破局END/ルッキズムヒロイン/かわいい系幼馴染美青年/ルッキズム(外見差別)的描写あり/身体・体質的特徴を差別的に扱う描写あり

1

 容姿端麗ではない女は、恋愛から身を退くべきだ。

 彼女は酒に酔った勢いで大体そのようなことを口にした。叫んでから、顔を伏せる。いくらか後ろめたさもあったようだ。
 共に酒を飲んでいた藤掛(ふじかけ)未散(みちる)はぎょっとしながら幼馴染を見遣った。
 伊豆井(いずい)信深(のぞみ)は埋めた腕の少し上から酒気を帯びた瞳でどこか凝らしていた。
「すごいことを言うな、のぞちゃん……」
 色の白い、線の細い美男子だが、どこか気の弱そうな空気感を漂わせている。酔った女の往なし方も分かっていないようだった。
「恋してる女がかわいいなんて、嘘」
 説教する矛先を見つけ、彼女は活き活きとしはじめた。
「う……うん……?」
「どうして、あのブスなの……」
 信深は行儀の良い女ではなかった。純真無垢な女ではなかった。可愛げのある女ではなかった。

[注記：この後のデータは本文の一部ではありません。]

Context: an optimization exercise on an open-source flow, tuned for small area, a short achievable clock period and few clock cycles. The choices shown serve that exercise and are no tape-out recipe.
No functional check of the RTL was part of this run.

**flow/run.sh**
```bash
#!/bin/bash
# Standard ORFS layout, with repair_timing aiming for extra setup slack.
set -euo pipefail
MARGIN=$(cat flow/margin.txt)
bash standard.sh SETUP_SLACK_MARGIN=$MARGIN finish > make_finish.log 2>&1
```
**flow/margin.txt**
```
10
```
**standard.sh**
```bash
#!/bin/bash
# synth_recipe.tcl (not shown) runs the flow's synth.tcl, then flattens the netlist and writes it again
# the make line also repeats each setting of config.mk as NAME=value (left out here)
make -C /OpenROAD-flow-scripts/flow DESIGN_CONFIG=/design/flow/config.mk WORK_HOME=/design/flow/orfs CLKGATE_MAP_FILE= SYNTH_SCRIPT=/design/flow/synth_recipe.tcl "${@:-finish}"
```
**config.mk**
```make
export PLATFORM = sky130hd
export DESIGN_NAME = montpow32
export DESIGN_NICKNAME = montpow32
export VERILOG_FILES = /design/flow/design.v
export SDC_FILE = /design/flow/constraint.sdc
export NUM_CORES = 4
export LEC_CHECK = 0
export CAP_MARGIN = 20
export CORE_MARGIN = 2
export CORE_UTILIZATION = 60
export PLACE_DENSITY = 0.7
export SLEW_MARGIN = 20
```
**constraint.sdc**
```tcl
create_clock -name core_clock -period 15.0 [get_ports {clk}]
set_input_delay 3.0000 -clock core_clock [delete_from_list [all_inputs] [get_ports {clk}]]
set_output_delay 3.0000 -clock core_clock [all_outputs]
set_load 0.01 [all_outputs]
```
**design.v**
```verilog
module montpow32 (
    input  wire        clk,
    input  wire        rst,       
    input  wire        start,     
    input  wire [1:0]  variant,
    input  wire [31:0] n,
    input  wire [31:0] ninv,
    input  wire [31:0] rmodn,
    input  wire [31:0] base,
    input  wire [31:0] exp,
    output wire        ready,
    output reg         done,
    output wire [31:0] result
);
    localparam integer K  = 4;
    localparam integer NC = 32 / K;
    localparam integer CW = (NC > 16) ? 5 : (NC > 8) ? 4 : (NC > 4) ? 3 : (NC > 2) ? 2 : 1;
    localparam [1:0] S_IDLE = 2'd0,
                     S_MUL  = 2'd1,    
                     S_SQ   = 2'd2,    
                     S_FIN  = 2'd3;    
    reg [1:0]    state;
    reg [CW-1:0] cnt;
    reg          pendm;     
    reg          pendc;     
    reg          fin_cp;    
    reg          ready_q;
    reg          fin_mul;   
    reg          first;     
    reg          qany;      
    reg [1:0]  var_q;
    reg [31:0] n_q;
    reg [31:0] res_q;
    reg [31:0] base_q;
    reg [31:0] k_q;
    reg [32:0] s_q;
    reg [32:0] c_q;
    reg           e_q;       
    reg           init;      
    reg  [K-1:0]  xd;        
    wire [31:0]   xw   = (state == S_SQ) ? base_q : res_q;
    wire [CW-1:0] cnt1 = cnt + 1'b1;
    wire [K-1:0]  xd_cont = xw[cnt1*K +: K];    
    wire [32:0] sg = init ? 33'd0 : s_q;
    wire [32:0] cg = init ? 33'd0 : c_q;
    wire        eg = ~init & e_q;
    reg  [3:0] np;
    always @(*) begin
        case (n_q[3:1])
            3'd0: np = 4'd15;    
            3'd1: np = 4'd5;     
            3'd2: np = 4'd3;     
            3'd3: np = 4'd9;     
            3'd4: np = 4'd7;     
            3'd5: np = 4'd13;    
            3'd6: np = 4'd11;    
            default: np = 4'd1;  
        endcase
    end
    wire [36:0] a0 = xd[0] ? {5'd0, base_q}       : 37'd0;
    wire [36:0] a1 = xd[1] ? {4'd0, base_q, 1'b0} : 37'd0;
    wire [36:0] a2 = xd[2] ? {3'd0, base_q, 2'b0} : 37'd0;
    wire [36:0] a3 = xd[3] ? {2'd0, base_q, 3'b0} : 37'd0;
    wire [3:0]  zl = sg[3:0] + cg[3:0] + {3'd0, eg} + a0[3:0] + a1[3:0] + a2[3:0] + a3[3:0];
    wire [7:0]  qp = zl * np;
    wire [3:0]  qd = qp[3:0];
    wire [36:0] b0 = qd[0] ? {5'd0, n_q}       : 37'd0;
    wire [36:0] b1 = qd[1] ? {4'd0, n_q, 1'b0} : 37'd0;
    wire [36:0] b2 = qd[2] ? {3'd0, n_q, 2'b0} : 37'd0;
    wire [36:0] b3 = qd[3] ? {2'd0, n_q, 3'b0} : 37'd0;
    function automatic [73:0] csa;
        input [36:0] x, y, z;
        reg   [36:0] sm, cy;
        integer i;
        begin
            for (i = 0; i < 37; i = i + 1)
                {cy[i], sm[i]} = {1'b0, x[i]} + {1'b0, y[i]} + {1'b0, z[i]};
            csa = {cy[35:0], 1'b0, sm};
        end
    endfunction
    wire [73:0] t1 = csa({4'd0, sg}, {4'd0, cg}, a0);
    wire [73:0] t2 = csa(a1, a2, a3);
    wire [36:0] t1c = {t1[73:38], eg};
    wire [73:0] t3 = csa(t1[36:0], t1c, t2[36:0]);
    wire [73:0] t4 = csa(t3[36:0], t3[73:37], t2[73:37]);
    wire [73:0] t5 = csa(t4[36:0], t4[73:37], b0);
    wire [73:0] t6 = csa(b1, b2, b3);
    wire [73:0] t7 = csa(t5[36:0], t5[73:37], t6[36:0]);
    wire [73:0] t8 = csa(t7[36:0], t7[73:37], t6[73:37]);
    wire [36:0] vs = t8[36:0];
    wire [36:0] vc = t8[73:37];
    wire        e_nx = |{vs[3:0], vc[3:0]};
    wire [32:0] t  = s_q + c_q + {32'd0, e_q};
    wire [33:0] o  = var_q[1] ? (qany ? 34'd0 : {2'b00, n_q}) : ~{2'b00, n_q};
    wire [33:0] u  = {1'b0, t} + o + {33'd0, ~var_q[1]};
    wire        use_u   = var_q[1] | ~u[33];
    wire [31:0] fin_res = use_u ? u[31:0] : t[31:0];
    assign ready  = ready_q;
    assign result = res_q;
    always @(posedge clk) begin
        s_q  <= vs[36:4];
        c_q  <= vc[36:4];
        e_q  <= e_nx;
        qany <= (init ? 1'b0 : qany) | (|qd);
        init <= 1'b0;
        xd   <= xd_cont;
        if (rst) begin
            state   <= S_IDLE;
            ready_q <= 1'b1;
            done    <= 1'b0;
            pendm   <= 1'b0;
            pendc   <= 1'b0;
            cnt     <= {CW{1'b0}};
        end else begin
            done <= 1'b0;
            case (state)
                S_IDLE: begin
                    var_q  <= variant;
                    n_q    <= n;
                    base_q <= base;
                    res_q  <= rmodn;
                    k_q    <= exp;
                    first  <= 1'b1;
                    pendm  <= 1'b0;
                    pendc  <= 1'b0;
                    cnt    <= {CW{1'b0}};
                    init   <= 1'b1;
                    xd     <= (exp[0] & variant[1]) ? rmodn[K-1:0] : base[K-1:0];
                    if (start) begin
                        if (exp == 32'd0) begin
                            done <= 1'b1;
                        end else begin
                            ready_q <= 1'b0;
                            if (exp[0] & variant[1]) begin
                                state <= S_MUL;
                            end else begin
                                if (exp[0]) begin
                                    first <= 1'b0;
                                    pendc <= 1'b1;
                                end
                                if (exp[31:1] != 31'd0) begin
                                    state <= S_SQ;
                                end else begin
                                    state   <= S_FIN;
                                    fin_mul <= 1'b1;
                                    fin_cp  <= 1'b1;
                                end
                            end
                        end
                    end
                end
                S_MUL: begin
                    cnt <= cnt + 1'b1;
                    if (cnt == NC - 1) begin
                        cnt   <= {CW{1'b0}};
                        first <= 1'b0;
                        if (k_q[31:1] != 31'd0) begin
                            state <= S_SQ;
                            pendm <= 1'b1;
                            init  <= 1'b1;
                            xd    <= base_q[K-1:0];
                        end else begin
                            state   <= S_FIN;
                            fin_mul <= 1'b1;
                            fin_cp  <= 1'b0;
                        end
                    end
                end
                S_SQ: begin
                    if (pendm | pendc)
                        res_q <= pendc ? base_q : fin_res;
                    pendm <= 1'b0;
                    pendc <= 1'b0;
                    cnt <= cnt + 1'b1;
                    if (cnt == NC - 1) begin
                        cnt     <= {CW{1'b0}};
                        state   <= S_FIN;
                        fin_mul <= 1'b0;
                    end
                end
                S_FIN: begin
                    if (fin_mul) begin
                        res_q   <= fin_cp ? base_q : fin_res;
                        done    <= 1'b1;
                        ready_q <= 1'b1;
                        state   <= S_IDLE;
                    end else begin
                        base_q <= fin_res;
                        k_q    <= {1'b0, k_q[31:1]};
                        if (k_q[1] & ~(first & ~var_q[1])) begin
                            state <= S_MUL;
                            init  <= 1'b1;
                            xd    <= res_q[K-1:0];
                        end else begin
                            if (k_q[1]) begin
                                res_q <= fin_res;
                                first <= 1'b0;
                            end
                            if (k_q[31:2] != 30'd0) begin
                                state <= S_SQ;
                                init  <= 1'b1;
                                xd    <= fin_res[K-1:0];
                            end else begin
                                done    <= 1'b1;
                                ready_q <= 1'b1;
                                state   <= S_IDLE;
                            end
                        end
                    end
                end
            endcase
        end
    end
endmodule
```
==> run notes <==
kinds of logic after synthesis:
group,synth area share
DFF,0.263
adders and majority gates,0.302
and+or+nand+nor,0.159
muxes,0.0564
buffers and inverters,0.0633
xor gates and xnor gates,0.0269
AOI/OAI and AO/OA,0.129
worst min-delay path, cell delays in order, from the launching register on:
cell	delay, ps
dfxtp_1	310
nand2_1	50
o211ai_1	80
worst paths after layout:
path           start  endpoint  slack [ps]  cells after the start
max reg2reg    xd[0]   s_q[22]        9250                     22
min reg2reg  ready_q   ready_q         490                      2
max            xd[0]   s_q[22]        9250                     22
min          ready_q   ready_q         490                      2
timing repair:
action	4_1_cts	5_1_grt
setup endpoints to repair	135	134
gates resized for setup	290	100
pin swaps	130	68
buffers inserted	59	29
cloned	11	0
sequential cells by signal, indices dropped and copies added, names as in the netlist, 2 cells and up:
name	cells
cnt	3
n_q	32
c_q	33
state	2
res_q	32
k_q	31
base_q	32
s_q	33
xd	4
through the flow:
step | setup slack, ps | instance area [sq um] | std cells
2_1_floorplan | 9500 | 21300 | 2155
5_1_grt | 9090 | 26900 | 2850
6_report | 9250 | 26900 | 2850
3_3_place_gp | 8410 | 23300 | 2701
3_5_place_dp | 8240 | 23300 | 2701
4_1_cts | 9200 | 26200 | 2821
area by class of cell:
type	count	area (sq um)
sequential	213	5590
fill	2332	7770
inverter	251	942
clock inverter	17	255
timing repair buffer	283	3030
clock buffer	33	718
tap	455	569
multi-input combinational	1598	15800
layout by cell type, fill, tap and decap left out, types with 62 or more instances in the layout:
cell type / n
dfxtp_1: 76
buf_4: 62
nand2_1: 187
inv_1: 225
o21ai_0: 105
and2_1: 131
edfxtp_1: 131
fa_1: 223
nor2_1: 86
ha_1: 81
nor2b_1: 70
a21oi_1: 69
clkdlybuf4s50_1: 165
per-layer routing:
metal	share of wire	vias to the layer above
li1	-	7731
met1	0.38	8846
met2	0.49	841
met3	0.087	177
met4	0.045	0
met5	0	-
==> impl_metrics.ini <==
[status]
status = finished clean

[place]
port_buffers = 165
place_congestion = 0.953
dp_hpwl_um = 45100

[worst_setup_path]
crit_top_cell = ha_4
critPathTopFamily = adder cells
cpMaxStageDelayCell = fa_2
cp_cell_sequence = buf_12 > and2_4 > fa_2 > fa_1 > ha_4 > nor2b_4 > ha_4 > ha_4 > ha_4 > xnor2_4 > xnor2_2 > xnor2_1 > xnor2_1 > xor2_2 > buf_6 > buf_12 > buf_16 > nand2_4 > fa_1 > fa_1 > inv_2 > fa_2
cp-end-kind = flop
cp.required_ps = 15520
cp_data_arrival_time_ps = 6270
slowest_delay_ps = 550
cp-start-kind = flop
critical_path_class = reg2reg
cp.buffers_inverters = 5
crit_fanout = 8

[synth]
yosys.area.top_type = fa_1
yosys.cell_types.count = 82
synthCells = 2155
synth_top_area_share = 0.245
synth_area_leaders = fa_1 25%, edfxtp_1 19%, dfxtp_1 7.8%, ha_1 5.7%, inv_1 4.4%
synth_top_flop_cell = edfxtp_1
synth-seq-cells = 213
async_flop_share = 0
yosysSeqAreaShare = 0.263
yosys.cell_count.top_type = fa_1
syn_area_sq_um = 21200
syn_avg_cell_area_sq_um = 9.82
synth_edf_count = 131
yosys-top-cells-count = 259 x fa_1, 250 x inv_1, 222 x nand2_1, 133 x and2_1, 131 x edfxtp_1
ys_warn_count = 1
synth.net_count = 2675

[clock_network]
cts_hold_buf = 0
clk_path_buf_depth = 3
root_buffer = clkbuf_16
clkTransAtPathRegs_ps = 60
h-tree-depth = 1
clk_latency_ps = 580
numCtsBuffers = 27
cts_tree = yes
cts_num_sinks = 213

[sta]
max_freq_ghz = 0.174
grt_setup_unrepaired = true
setup_viol = 0
fin_crit_sh = 0.384
maxSlewViolCount = 0
fin_skew_ps = 13.1
min_period_ps = 5750
finalHoldViolCount = 0
slew_headroom = 0.255
finalSetupTns_ps = 0
worst_pin_slew_ps = 1120
hold-worst-slack_ps = 492

[floorplanning]
fp.dieH_um = 192
dieWidth_um = 192
core_area_sq_um = 34600
start_util = 0.611
io-pin-count = 199
rows = 68
dieArea_sq_um = 36800

[global_route]
grt_max_degree = 85
grt_overflow = 0
use_met3 = 0.0554
grt_use_total = 0.364
grt_pass1_wl_um = 101000
top_usage_layer = met2
antenna_found_initial = 1
grt_use_met1 = 0.474
grt_pass1_vias = 18100
gr-usage-met2 = 0.611

[finish]
synthToLayoutAreaGrowth_pct = 26.9
drive_above_1_share = 0.203
antenna_cells = 0
fin_util = 0.776
nets = 2894

[route]
drc = 0
dr_total_vias = 17600
antenna_left = 0
first_pass_iters = 6
drt-total-wl_um = 66000
wire_per_inst_um = 23.2
vias_per_cell = 6.17
drt_iter0_drc = 1878

[run]
cap_violations = 0

[hold_path]
min_path_type = reg2reg

afterwards: timing with drivers on the ports:
No port has a modelled driver above. Below, the same layout with a new extraction and two added sets of constraints.
Step 1, drivers: a clkbuf_16 drives clk and a buf_2 each remaining input, both assumed.
Step 2 also shifts input and output timing later by t, the mid clock arrival at the registers, as if the neighbouring blocks saw the same clock.
Slacks: ideal / step 1 / step 2; pairs: ideal / step 1.
t, ns: 0.627
setup slack, ns: 9.245 / 9.245 / 9.245
hold WS [ns]: 0.492 / 0.492 / 0.492
worst setup path after step 2: register to register
worst data-port slew with drivers (ns): 0.07
After both steps this run still meets setup and hold. For this run, drivers alone change the setup slack by 0.000 ns; drivers and shift together by 0.000 ns.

「よく分からないけど……性格が良かったんじゃないかな。一緒にいて楽しかった、とか……」
 未散はやはり見た目どおり、気の弱い男だった。幼馴染の悪辣な主義を諌めもしない。
「かわいくない女、好きだもんね、男って」
 彼女は穏和な幼馴染を睨むこともしなかった。
「じゃ、あたしだってモテていいのかもね……」
 ときに信深は困惑するのだ。外見について言及された過去がある。小学時代はそうだった。中学時代まで続いたかも知れない。いじめられていたという認識はない。ただ外見について言及された。親から、同級生から。地味だと。色黒だと。厚ぼったいと。天パで芋っぽいと。第二次性徴を機に徐々に変わってきた。だが自己に対する評価には大きな影を落としたまま。現在の彼女は色白で、華奢だった。顔から肉が落ち、スレンダーな感じだった。化粧や髪の加工を覚え、流行を追う。煌めいた青春はもう過ぎ去って、戻ることはないけれど。いいや、体質ごと元に戻るのなら、無い方がましだ。

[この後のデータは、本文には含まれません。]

This is an optimization exercise on Yosys and OpenROAD, whose aim is small area, a short achievable clock period and few clock cycles, not a production implementation. The RTL was checked by simulation tests, not by an equivalence proof against the original design.

==> flow/design.v (excerpt) <==
module sonpe (
    input  wire         clk,
    input  wire         rst,           
    input  wire         start,
    input  wire [255:0] seed,          
    input  wire [63:0]  index,
    input  wire [63:0]  list_size,
    output wire         ready,
    output reg          done,
    output reg  [1:0]   err,           
    output wire [63:0]  result
);
Size: roughly 11,000 cells after synthesis, roughly 96,000 um^2 of cells after synthesis.
clock: 10.0 ns
lec_check: 0
abc_area: 1
cap_margin: 20
core_margin: 2
core_utilization: 40
cts_cluster_diameter: 80
cts_cluster_size: 24
setup_slack_margin: 5
slew_margin: 20
standard.sh (not shown) runs the stock make flow with config.mk's settings and CLKGATE_MAP_FILE= SYNTH_SCRIPT=/design/flow/synth_recipe.tcl, a recipe that flattens the netlist after the stock synthesis.
==> flow/flow/run.sh <==
#!/bin/bash
set -euo pipefail
bash standard.sh 'BUFFER_PORTS_ARGS=-buffer_cell sky130_fd_sc_hd__buf_1' SETUP_SLACK_MARGIN=5.5 finish > standard.log 2>&1
The starting point completed without violations.
Testbench counts at the start, summed over its fixed seeds: cycles 141,484.
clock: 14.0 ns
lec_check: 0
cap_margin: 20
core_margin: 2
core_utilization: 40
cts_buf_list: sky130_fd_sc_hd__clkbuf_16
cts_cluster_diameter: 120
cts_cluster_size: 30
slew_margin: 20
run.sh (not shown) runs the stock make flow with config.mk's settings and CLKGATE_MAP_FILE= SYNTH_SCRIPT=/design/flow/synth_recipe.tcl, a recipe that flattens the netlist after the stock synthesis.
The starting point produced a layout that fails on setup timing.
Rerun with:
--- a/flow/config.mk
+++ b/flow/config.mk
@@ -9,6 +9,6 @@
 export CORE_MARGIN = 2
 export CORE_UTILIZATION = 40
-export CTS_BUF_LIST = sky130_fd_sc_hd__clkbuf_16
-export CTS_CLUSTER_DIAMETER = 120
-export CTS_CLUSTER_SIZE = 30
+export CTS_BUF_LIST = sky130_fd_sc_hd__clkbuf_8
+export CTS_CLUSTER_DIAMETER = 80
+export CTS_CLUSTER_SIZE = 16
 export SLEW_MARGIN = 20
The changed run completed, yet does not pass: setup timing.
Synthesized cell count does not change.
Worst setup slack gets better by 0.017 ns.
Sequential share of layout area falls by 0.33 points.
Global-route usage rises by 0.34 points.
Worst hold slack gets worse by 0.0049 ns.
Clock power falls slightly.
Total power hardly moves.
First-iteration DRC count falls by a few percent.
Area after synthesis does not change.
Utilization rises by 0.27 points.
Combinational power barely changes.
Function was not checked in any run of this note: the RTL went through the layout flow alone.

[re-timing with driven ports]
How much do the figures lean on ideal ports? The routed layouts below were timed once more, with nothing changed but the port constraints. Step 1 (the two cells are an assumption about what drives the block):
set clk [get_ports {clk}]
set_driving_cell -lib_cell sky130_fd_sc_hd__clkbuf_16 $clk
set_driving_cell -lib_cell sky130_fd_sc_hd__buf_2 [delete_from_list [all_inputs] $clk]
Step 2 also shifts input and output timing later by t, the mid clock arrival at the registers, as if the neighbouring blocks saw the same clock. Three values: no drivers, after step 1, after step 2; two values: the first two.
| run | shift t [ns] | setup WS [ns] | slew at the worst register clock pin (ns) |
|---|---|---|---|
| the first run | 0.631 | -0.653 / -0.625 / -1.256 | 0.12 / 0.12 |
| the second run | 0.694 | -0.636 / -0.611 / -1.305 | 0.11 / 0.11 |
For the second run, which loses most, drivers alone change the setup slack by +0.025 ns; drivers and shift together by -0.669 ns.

「どうして?じゃあ、のぞちゃんは可愛いから、モテないよ」
 故意か否か、けろりとした顔をして未散は言った。この幼馴染は幼馴染であるが、信深の前に人格はなかった。共に酒を飲み、主義主張をぶつけられる相手がいればそれで良かった。つまり彼の意見など聞いていないのである。耳には入っていた。だが事勿れ主義の幼馴染の社交辞令に意味はなかった。彼女は己が美しくあることを望み、また信じたかったが、だが過去に何度も受けた言葉がひとつひとつ打ち砕いていく。世間の自身を美人と勘違いした女たちのようにはなりたくない、そういう自尊心も彼女の耳に栓をする。受け取り方を知らない。

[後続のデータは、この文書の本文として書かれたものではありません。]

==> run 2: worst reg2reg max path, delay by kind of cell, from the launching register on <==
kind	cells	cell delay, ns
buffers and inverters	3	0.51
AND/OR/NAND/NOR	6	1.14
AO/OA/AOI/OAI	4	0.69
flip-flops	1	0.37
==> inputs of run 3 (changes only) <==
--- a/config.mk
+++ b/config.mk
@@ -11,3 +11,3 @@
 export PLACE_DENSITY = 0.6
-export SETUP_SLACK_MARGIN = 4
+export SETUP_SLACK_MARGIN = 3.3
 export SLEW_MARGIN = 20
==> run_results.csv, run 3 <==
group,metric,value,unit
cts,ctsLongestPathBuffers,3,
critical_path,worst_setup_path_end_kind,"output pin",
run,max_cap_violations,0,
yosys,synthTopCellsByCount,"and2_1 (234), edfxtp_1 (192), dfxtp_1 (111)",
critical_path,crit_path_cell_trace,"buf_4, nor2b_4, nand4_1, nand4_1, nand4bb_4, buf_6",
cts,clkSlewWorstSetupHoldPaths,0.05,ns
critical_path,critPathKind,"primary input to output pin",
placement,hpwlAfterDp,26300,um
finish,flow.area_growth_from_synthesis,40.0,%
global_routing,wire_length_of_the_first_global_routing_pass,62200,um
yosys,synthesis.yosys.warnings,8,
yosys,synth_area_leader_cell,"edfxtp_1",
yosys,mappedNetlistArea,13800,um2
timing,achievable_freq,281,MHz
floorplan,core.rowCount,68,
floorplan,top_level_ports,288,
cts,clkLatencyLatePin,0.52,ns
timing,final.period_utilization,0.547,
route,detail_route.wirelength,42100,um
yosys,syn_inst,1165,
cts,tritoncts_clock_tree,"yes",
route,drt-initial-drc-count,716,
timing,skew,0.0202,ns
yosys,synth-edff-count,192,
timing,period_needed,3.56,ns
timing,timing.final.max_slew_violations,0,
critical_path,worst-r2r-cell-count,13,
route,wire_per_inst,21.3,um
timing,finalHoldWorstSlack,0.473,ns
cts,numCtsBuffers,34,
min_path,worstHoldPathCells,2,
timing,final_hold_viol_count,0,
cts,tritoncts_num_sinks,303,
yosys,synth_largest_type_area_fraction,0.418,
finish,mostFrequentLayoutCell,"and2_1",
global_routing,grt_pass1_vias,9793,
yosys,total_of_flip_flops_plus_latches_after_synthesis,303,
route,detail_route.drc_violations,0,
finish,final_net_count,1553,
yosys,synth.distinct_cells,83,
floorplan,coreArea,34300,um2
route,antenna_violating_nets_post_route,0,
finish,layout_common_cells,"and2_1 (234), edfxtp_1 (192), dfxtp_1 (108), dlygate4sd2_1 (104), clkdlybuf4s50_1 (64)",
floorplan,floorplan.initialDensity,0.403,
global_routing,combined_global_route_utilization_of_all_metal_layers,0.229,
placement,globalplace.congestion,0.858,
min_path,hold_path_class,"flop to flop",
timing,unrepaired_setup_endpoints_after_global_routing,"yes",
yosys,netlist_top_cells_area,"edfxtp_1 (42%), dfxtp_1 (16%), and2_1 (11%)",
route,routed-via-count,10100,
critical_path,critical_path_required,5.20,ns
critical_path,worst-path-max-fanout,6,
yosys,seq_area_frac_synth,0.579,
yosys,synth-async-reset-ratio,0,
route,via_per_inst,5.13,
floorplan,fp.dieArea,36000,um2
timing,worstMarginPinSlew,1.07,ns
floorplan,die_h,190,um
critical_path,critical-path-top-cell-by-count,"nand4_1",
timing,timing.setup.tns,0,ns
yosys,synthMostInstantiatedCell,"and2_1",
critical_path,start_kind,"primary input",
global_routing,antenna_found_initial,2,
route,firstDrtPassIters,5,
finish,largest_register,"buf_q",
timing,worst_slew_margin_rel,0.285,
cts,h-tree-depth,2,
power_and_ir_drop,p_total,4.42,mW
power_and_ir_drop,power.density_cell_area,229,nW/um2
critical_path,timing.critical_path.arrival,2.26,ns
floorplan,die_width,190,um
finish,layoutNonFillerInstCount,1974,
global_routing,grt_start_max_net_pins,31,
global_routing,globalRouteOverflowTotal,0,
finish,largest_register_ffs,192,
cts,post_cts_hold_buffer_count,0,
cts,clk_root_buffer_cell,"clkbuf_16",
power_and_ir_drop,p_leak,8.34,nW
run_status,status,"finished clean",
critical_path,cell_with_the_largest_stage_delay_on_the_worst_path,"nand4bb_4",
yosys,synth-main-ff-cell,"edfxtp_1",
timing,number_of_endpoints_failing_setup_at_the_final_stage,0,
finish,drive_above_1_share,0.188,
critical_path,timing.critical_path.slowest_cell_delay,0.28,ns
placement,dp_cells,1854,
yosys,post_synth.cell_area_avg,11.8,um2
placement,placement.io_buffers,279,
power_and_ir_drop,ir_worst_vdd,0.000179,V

「なんであのブスなの……?ブス好きなんだ?胸が大きいから?お尻が大きくてさ。股開いたんだ」
「のぞちゃん。口が悪いよ」
 未散の語気がわずかに強くなる。
「いいなぁ……あたしも静風(しずか)くんと付き合いたかった………」
 握っていた酒缶が潰れる。
「のぞちゃん」
「静風くんと付き合えたのもムカつくケドね、大して可愛くもないクセに静風くんみたいなハイスペ男を恥ずかしげもなく狙ってるのが一番、ムカつく」
 幼馴染は無だった。ただ独り言が苦手な彼女には、そこに人が必要だった。それも、何を言おうが差し支えのない相手が。
 未散は明らかに不快な顔をした。ウサギやシマエナガやエゾモモンガみたいな可愛らしさの残ってしまう童顔が歪んでいる。
 剣持(けんもつ)静風(しずか)は信深の狙っていた男だった。高学歴で容姿端麗、一流企業勤務で、ちょっとした有名人だ。大学時代の友人に招待されたパーティーで知り合った。そのときから人気で、"競争率"は非常に高かった。
「でものぞちゃん、本当にその人のこと好きだったの?」
「あんなB専!誰しもが完全無欠とは言えないのね。よく分かった。あっはっは。あのブスがヒロインの映画に、あたしゃ巻き込まれてたのね。エキストラでね!あの2人を盛り上げる……」
 世の中は気に入らないことばかりだ。信深は高らかに笑い始めたはいいが、徐々に勢いを失していった。
 大して美人でもない、どこか醜さすらある、愛嬌と雰囲気、肉感のある女の恥知らずな勘違いぶりに腹が立っている。たとえば剣持静風の選んだ女が絶世の美女であったなら?腑に落ちただろう。美女では仕方がないのだ。美男美女の生活にドラマティックな夢想を馳せることもできた。だが相手が顔の美しくない女では残ったのは薄気味悪さだった。気持ち悪さだった。腹立たしさだった。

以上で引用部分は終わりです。